Start of Records to process

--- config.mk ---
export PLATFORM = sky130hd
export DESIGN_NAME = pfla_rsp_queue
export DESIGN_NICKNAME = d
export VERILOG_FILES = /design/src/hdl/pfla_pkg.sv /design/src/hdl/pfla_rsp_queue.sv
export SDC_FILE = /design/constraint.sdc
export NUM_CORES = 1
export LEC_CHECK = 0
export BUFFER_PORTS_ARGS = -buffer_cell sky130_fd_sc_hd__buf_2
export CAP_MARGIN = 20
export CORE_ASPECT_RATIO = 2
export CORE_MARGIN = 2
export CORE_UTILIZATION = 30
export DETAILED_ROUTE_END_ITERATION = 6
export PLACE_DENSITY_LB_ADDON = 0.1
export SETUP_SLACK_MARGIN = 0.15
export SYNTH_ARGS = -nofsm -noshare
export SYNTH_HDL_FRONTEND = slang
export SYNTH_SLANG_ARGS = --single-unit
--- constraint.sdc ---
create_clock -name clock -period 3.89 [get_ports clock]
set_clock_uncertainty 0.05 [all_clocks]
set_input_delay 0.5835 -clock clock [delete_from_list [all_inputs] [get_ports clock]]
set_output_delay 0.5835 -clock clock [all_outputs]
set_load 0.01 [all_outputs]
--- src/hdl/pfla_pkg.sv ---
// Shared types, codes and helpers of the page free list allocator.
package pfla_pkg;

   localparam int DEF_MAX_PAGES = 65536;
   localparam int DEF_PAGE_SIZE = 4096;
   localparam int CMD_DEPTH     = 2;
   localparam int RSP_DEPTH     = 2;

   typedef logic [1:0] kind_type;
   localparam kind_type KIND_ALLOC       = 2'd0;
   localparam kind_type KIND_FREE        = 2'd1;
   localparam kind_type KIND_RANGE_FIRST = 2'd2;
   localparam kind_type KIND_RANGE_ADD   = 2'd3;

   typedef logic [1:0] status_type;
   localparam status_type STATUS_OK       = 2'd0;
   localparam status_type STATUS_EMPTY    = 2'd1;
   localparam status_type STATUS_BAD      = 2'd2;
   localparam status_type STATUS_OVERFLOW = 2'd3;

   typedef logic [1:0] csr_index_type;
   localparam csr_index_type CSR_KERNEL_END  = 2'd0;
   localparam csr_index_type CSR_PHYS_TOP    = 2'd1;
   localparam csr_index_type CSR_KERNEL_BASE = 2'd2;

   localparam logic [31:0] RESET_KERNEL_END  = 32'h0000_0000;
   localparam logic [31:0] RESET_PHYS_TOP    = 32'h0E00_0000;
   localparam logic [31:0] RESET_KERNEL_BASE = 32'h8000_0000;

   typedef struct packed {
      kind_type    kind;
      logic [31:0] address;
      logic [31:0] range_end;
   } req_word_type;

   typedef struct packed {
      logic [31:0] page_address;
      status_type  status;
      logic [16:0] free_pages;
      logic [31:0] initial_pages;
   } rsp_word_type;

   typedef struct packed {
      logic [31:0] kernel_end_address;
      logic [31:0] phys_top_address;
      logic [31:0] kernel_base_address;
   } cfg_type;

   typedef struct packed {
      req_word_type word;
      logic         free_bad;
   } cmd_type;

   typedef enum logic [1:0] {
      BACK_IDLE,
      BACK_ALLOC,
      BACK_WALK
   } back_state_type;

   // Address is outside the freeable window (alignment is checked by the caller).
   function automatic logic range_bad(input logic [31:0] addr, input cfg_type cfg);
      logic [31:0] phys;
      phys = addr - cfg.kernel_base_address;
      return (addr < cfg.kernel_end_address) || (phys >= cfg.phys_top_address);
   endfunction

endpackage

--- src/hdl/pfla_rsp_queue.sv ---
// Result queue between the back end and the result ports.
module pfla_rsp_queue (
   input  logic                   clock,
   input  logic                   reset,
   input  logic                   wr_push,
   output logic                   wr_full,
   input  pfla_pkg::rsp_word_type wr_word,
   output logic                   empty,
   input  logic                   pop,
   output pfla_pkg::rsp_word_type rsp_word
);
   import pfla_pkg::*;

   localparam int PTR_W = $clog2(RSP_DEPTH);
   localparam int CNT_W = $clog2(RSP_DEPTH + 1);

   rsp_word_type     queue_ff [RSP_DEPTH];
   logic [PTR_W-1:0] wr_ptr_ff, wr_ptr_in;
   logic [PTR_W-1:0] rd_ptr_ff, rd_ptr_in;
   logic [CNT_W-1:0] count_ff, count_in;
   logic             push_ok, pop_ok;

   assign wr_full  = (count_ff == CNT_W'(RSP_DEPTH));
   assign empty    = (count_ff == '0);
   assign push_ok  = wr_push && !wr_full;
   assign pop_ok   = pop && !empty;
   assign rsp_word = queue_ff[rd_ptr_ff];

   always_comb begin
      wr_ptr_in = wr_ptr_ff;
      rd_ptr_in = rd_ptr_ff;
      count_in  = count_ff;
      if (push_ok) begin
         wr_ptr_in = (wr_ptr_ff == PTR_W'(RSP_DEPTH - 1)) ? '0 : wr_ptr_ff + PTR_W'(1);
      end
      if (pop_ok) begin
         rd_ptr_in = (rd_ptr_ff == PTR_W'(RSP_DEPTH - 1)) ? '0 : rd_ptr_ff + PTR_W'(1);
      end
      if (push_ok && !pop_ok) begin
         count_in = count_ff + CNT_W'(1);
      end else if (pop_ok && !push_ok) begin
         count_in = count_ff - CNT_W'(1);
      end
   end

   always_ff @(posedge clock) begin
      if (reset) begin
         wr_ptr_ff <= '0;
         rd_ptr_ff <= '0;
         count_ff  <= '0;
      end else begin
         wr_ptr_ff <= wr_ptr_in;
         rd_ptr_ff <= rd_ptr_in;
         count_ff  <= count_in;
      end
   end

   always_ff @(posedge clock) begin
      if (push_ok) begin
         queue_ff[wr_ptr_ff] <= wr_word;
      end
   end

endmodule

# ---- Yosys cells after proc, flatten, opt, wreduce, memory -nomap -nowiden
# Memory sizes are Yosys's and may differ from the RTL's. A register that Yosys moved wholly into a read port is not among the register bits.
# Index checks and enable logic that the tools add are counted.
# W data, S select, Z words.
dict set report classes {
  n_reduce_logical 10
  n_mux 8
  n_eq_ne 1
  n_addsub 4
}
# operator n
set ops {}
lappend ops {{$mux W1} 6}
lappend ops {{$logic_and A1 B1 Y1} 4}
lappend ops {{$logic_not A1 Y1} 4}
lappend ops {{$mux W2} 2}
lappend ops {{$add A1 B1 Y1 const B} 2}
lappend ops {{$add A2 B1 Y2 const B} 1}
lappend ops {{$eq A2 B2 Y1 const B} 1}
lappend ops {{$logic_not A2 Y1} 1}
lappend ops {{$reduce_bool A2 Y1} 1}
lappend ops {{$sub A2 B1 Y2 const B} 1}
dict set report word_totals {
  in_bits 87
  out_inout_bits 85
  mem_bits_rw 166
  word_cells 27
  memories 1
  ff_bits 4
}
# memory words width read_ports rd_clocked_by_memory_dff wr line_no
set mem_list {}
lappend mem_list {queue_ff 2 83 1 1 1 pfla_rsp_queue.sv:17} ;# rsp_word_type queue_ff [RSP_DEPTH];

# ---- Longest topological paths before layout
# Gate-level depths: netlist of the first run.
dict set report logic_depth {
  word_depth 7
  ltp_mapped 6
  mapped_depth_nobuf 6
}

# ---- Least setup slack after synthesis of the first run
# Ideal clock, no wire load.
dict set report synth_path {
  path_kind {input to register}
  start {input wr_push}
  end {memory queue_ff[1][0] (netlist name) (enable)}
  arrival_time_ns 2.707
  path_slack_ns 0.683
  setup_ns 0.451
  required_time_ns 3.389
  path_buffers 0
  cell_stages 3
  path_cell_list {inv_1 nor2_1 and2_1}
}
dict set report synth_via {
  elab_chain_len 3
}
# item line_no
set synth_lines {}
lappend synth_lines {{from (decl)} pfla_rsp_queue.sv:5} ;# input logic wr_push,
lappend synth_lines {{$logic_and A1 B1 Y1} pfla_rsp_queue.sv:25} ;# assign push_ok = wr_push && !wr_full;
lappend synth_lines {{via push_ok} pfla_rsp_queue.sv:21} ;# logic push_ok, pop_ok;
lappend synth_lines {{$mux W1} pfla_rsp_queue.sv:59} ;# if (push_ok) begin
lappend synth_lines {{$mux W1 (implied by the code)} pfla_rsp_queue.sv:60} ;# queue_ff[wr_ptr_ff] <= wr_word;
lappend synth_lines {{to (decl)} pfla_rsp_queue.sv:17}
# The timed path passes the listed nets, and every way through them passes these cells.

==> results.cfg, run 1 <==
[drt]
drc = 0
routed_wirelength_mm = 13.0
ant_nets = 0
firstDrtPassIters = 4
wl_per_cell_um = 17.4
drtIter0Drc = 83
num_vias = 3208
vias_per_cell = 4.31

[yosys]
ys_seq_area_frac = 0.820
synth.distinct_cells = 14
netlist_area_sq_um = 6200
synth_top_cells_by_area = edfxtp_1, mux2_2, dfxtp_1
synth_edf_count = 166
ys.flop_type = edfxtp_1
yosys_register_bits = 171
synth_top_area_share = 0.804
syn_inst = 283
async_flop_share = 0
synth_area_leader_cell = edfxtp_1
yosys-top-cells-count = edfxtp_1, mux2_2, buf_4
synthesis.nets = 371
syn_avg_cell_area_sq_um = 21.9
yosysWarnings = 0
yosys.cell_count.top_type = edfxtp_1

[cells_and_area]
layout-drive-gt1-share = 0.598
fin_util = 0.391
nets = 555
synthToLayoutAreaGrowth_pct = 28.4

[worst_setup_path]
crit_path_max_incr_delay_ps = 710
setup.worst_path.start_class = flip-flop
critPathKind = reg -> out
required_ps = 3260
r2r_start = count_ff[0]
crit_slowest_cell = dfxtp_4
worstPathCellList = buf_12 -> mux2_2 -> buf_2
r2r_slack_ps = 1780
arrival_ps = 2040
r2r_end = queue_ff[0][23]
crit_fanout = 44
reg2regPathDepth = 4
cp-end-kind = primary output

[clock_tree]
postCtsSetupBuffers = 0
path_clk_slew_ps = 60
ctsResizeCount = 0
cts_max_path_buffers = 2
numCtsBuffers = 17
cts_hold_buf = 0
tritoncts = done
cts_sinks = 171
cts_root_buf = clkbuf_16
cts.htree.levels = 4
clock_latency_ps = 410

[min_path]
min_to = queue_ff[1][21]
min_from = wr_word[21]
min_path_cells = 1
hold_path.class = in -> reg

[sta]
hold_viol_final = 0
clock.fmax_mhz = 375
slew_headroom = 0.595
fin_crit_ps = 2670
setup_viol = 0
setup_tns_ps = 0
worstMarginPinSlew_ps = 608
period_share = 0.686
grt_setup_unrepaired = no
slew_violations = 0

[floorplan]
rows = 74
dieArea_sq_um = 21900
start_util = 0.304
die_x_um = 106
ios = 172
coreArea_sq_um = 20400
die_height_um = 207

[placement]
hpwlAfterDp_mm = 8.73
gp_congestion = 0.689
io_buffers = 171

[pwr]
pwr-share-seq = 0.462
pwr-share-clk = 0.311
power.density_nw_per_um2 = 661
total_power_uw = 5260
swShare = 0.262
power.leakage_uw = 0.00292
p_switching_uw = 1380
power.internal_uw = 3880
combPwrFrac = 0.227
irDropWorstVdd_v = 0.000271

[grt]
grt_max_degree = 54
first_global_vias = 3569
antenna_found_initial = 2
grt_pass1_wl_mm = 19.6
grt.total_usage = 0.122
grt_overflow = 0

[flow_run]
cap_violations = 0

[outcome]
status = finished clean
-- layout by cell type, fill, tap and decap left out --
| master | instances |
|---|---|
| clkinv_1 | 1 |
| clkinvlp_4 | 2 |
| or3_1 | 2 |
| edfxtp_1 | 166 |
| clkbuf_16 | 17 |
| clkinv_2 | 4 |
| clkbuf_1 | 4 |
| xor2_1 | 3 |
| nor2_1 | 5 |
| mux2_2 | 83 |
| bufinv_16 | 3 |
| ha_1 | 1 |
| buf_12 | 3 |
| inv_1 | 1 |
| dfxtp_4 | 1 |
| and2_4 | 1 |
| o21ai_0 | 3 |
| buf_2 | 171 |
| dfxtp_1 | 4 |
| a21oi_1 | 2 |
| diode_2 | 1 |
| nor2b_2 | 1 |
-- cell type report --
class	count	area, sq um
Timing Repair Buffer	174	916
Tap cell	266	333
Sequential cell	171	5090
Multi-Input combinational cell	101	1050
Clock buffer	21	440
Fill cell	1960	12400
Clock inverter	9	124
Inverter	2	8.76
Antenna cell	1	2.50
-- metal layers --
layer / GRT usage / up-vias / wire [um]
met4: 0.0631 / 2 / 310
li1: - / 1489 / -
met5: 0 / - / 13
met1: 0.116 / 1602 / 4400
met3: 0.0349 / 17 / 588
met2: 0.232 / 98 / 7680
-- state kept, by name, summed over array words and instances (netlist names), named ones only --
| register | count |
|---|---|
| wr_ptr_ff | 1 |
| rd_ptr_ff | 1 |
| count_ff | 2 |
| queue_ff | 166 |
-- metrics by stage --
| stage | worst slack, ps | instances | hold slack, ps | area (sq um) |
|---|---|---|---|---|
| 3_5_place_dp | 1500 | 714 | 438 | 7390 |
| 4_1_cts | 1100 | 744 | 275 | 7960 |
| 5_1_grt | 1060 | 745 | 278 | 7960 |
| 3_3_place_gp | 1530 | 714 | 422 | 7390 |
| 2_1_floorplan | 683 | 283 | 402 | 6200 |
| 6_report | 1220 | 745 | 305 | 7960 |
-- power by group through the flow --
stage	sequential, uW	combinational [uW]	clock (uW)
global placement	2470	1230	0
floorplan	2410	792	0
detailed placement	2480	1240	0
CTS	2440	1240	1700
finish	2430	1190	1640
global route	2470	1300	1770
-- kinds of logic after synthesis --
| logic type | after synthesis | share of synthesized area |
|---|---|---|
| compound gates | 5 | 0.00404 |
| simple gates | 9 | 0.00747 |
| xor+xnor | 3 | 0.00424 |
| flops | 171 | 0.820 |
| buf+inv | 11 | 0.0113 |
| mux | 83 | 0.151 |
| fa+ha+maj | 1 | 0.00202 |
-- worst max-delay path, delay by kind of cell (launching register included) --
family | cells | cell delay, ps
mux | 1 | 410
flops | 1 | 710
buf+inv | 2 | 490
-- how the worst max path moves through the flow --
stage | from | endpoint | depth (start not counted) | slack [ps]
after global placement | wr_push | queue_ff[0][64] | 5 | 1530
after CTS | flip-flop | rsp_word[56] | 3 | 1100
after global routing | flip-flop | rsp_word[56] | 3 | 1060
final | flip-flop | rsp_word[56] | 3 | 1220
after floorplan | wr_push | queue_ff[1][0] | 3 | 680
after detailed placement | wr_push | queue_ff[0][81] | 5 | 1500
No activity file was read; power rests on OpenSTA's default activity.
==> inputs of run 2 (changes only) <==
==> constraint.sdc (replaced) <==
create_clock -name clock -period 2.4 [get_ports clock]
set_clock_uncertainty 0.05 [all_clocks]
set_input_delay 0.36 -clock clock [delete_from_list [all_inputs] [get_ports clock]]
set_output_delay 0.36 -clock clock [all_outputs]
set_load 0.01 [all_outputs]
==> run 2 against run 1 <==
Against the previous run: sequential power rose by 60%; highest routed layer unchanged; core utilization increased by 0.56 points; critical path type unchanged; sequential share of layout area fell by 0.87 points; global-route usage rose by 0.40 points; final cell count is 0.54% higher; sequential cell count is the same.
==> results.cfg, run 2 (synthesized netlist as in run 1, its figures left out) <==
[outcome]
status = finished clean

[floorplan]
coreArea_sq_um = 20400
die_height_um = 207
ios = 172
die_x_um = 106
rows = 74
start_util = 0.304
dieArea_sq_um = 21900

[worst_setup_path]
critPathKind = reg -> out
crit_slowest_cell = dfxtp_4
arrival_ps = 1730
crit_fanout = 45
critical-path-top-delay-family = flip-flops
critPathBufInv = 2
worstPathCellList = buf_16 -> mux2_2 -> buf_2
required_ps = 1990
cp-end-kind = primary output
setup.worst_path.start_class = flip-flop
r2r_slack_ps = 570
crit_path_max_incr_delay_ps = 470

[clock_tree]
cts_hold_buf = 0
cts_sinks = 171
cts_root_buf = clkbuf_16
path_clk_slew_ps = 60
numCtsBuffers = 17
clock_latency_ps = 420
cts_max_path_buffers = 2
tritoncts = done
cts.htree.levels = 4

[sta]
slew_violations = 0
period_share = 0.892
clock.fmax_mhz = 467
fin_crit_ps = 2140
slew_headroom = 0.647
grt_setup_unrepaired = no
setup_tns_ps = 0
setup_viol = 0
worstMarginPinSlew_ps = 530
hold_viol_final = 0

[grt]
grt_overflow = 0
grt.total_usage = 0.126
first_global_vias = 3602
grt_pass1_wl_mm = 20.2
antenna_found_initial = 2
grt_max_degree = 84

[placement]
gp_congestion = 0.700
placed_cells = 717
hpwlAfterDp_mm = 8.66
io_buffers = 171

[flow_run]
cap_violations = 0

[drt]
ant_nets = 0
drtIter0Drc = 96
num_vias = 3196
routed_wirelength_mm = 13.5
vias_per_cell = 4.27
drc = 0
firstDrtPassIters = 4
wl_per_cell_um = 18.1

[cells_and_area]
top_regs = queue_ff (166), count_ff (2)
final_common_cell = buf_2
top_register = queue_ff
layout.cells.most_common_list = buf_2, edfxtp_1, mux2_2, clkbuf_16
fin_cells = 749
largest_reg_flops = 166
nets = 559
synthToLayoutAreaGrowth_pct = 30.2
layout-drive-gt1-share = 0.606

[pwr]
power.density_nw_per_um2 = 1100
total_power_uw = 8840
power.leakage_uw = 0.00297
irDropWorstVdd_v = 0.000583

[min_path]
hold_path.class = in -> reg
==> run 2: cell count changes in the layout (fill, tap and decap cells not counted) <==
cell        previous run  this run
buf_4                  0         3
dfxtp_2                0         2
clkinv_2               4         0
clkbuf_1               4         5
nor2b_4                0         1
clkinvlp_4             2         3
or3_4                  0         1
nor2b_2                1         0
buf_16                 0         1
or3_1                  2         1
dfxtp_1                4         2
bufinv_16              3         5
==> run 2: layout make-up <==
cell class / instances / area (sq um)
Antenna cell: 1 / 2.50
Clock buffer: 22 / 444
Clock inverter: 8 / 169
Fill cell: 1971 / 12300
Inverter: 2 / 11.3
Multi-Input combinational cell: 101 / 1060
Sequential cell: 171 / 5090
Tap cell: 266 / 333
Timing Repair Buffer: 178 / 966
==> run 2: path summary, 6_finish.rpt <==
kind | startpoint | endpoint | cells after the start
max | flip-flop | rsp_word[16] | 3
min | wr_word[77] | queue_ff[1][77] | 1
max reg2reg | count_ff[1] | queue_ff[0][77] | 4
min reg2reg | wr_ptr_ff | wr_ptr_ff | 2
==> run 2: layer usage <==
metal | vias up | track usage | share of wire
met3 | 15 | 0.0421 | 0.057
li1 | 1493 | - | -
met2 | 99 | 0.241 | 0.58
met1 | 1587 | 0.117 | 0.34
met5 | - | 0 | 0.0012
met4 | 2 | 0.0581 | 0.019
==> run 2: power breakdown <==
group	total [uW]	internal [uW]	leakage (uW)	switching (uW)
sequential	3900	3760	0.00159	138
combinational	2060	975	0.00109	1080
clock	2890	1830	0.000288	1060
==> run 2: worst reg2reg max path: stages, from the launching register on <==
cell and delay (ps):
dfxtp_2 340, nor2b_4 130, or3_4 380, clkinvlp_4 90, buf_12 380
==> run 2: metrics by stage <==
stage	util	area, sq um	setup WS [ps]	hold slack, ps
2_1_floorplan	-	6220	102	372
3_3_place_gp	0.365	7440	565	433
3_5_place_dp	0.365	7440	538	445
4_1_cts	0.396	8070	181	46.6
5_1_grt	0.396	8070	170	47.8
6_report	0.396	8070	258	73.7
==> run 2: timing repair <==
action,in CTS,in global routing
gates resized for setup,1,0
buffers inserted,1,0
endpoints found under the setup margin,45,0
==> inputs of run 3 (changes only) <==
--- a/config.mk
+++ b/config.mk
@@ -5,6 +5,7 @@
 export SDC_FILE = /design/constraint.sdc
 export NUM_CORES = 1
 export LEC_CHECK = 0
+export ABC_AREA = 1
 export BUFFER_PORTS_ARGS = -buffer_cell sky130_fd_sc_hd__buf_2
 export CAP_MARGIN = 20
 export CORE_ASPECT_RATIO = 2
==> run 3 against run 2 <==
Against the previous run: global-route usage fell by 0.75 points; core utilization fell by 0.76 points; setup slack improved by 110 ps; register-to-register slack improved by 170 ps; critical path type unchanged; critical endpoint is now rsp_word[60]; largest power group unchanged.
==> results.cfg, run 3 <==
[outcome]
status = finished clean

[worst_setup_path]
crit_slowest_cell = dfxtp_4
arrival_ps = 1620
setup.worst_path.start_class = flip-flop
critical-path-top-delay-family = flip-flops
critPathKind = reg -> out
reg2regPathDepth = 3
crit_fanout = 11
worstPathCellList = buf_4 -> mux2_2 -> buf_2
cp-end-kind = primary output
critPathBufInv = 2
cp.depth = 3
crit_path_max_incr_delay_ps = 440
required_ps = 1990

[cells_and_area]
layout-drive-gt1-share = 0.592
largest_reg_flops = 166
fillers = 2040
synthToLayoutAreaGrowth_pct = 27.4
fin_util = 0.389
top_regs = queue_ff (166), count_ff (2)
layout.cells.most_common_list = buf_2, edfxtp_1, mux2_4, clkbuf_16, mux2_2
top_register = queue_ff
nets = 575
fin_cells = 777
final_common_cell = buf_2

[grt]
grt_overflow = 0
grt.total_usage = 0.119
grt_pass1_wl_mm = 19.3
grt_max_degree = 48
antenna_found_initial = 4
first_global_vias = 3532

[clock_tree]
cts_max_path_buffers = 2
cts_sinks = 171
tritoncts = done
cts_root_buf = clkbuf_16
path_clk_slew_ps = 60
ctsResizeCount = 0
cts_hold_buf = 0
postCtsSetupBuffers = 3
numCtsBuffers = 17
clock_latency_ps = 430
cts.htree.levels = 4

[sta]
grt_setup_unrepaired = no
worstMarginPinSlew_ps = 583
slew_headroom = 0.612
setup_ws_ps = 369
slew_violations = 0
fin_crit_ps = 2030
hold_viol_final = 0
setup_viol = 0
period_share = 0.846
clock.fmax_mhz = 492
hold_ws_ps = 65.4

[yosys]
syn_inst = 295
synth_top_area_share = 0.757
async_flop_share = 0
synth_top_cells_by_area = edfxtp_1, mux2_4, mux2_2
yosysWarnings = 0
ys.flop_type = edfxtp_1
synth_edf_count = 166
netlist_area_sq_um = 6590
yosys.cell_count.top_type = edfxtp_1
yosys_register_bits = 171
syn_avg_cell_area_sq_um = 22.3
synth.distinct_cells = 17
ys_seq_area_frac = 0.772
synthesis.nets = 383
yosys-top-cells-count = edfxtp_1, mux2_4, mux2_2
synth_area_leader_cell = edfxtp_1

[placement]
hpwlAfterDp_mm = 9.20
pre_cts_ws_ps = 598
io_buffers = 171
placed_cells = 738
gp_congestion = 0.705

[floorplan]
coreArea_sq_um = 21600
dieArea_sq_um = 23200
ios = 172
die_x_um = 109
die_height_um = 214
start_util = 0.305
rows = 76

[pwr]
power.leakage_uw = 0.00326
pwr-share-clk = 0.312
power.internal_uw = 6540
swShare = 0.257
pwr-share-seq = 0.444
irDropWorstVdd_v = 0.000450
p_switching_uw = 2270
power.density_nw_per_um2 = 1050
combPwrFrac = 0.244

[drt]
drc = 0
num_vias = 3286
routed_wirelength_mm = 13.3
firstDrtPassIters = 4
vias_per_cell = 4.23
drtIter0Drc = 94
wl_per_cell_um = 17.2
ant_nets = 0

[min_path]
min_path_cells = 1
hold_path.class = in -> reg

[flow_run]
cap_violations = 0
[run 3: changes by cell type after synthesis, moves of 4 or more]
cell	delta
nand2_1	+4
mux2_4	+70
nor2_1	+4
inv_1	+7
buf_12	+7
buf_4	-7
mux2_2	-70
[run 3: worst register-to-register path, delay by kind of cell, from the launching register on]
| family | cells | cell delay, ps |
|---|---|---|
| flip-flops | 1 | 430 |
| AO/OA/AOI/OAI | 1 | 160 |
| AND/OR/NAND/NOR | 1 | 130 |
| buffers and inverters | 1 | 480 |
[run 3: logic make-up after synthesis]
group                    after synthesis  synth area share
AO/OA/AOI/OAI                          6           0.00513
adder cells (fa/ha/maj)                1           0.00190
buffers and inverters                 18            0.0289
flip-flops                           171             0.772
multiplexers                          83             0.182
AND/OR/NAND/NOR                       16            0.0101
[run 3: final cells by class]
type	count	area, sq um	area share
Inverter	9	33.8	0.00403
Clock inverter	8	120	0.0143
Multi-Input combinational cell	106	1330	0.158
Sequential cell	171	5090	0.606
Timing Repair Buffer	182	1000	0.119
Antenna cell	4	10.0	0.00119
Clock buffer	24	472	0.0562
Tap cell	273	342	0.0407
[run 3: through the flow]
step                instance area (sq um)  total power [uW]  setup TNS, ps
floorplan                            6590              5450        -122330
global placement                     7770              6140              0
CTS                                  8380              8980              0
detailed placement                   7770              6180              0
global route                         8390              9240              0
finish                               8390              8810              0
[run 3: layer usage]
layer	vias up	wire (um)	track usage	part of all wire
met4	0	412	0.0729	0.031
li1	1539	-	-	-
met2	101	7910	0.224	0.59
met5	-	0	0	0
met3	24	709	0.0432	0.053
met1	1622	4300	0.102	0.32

End of Records to process

**Action item:** Each line in the listing above that contains "enable" should be copied.

**Reply to the task:**
# Index checks and enable logic that the tools add are counted.
  end {memory queue_ff[1][0] (netlist name) (enable)}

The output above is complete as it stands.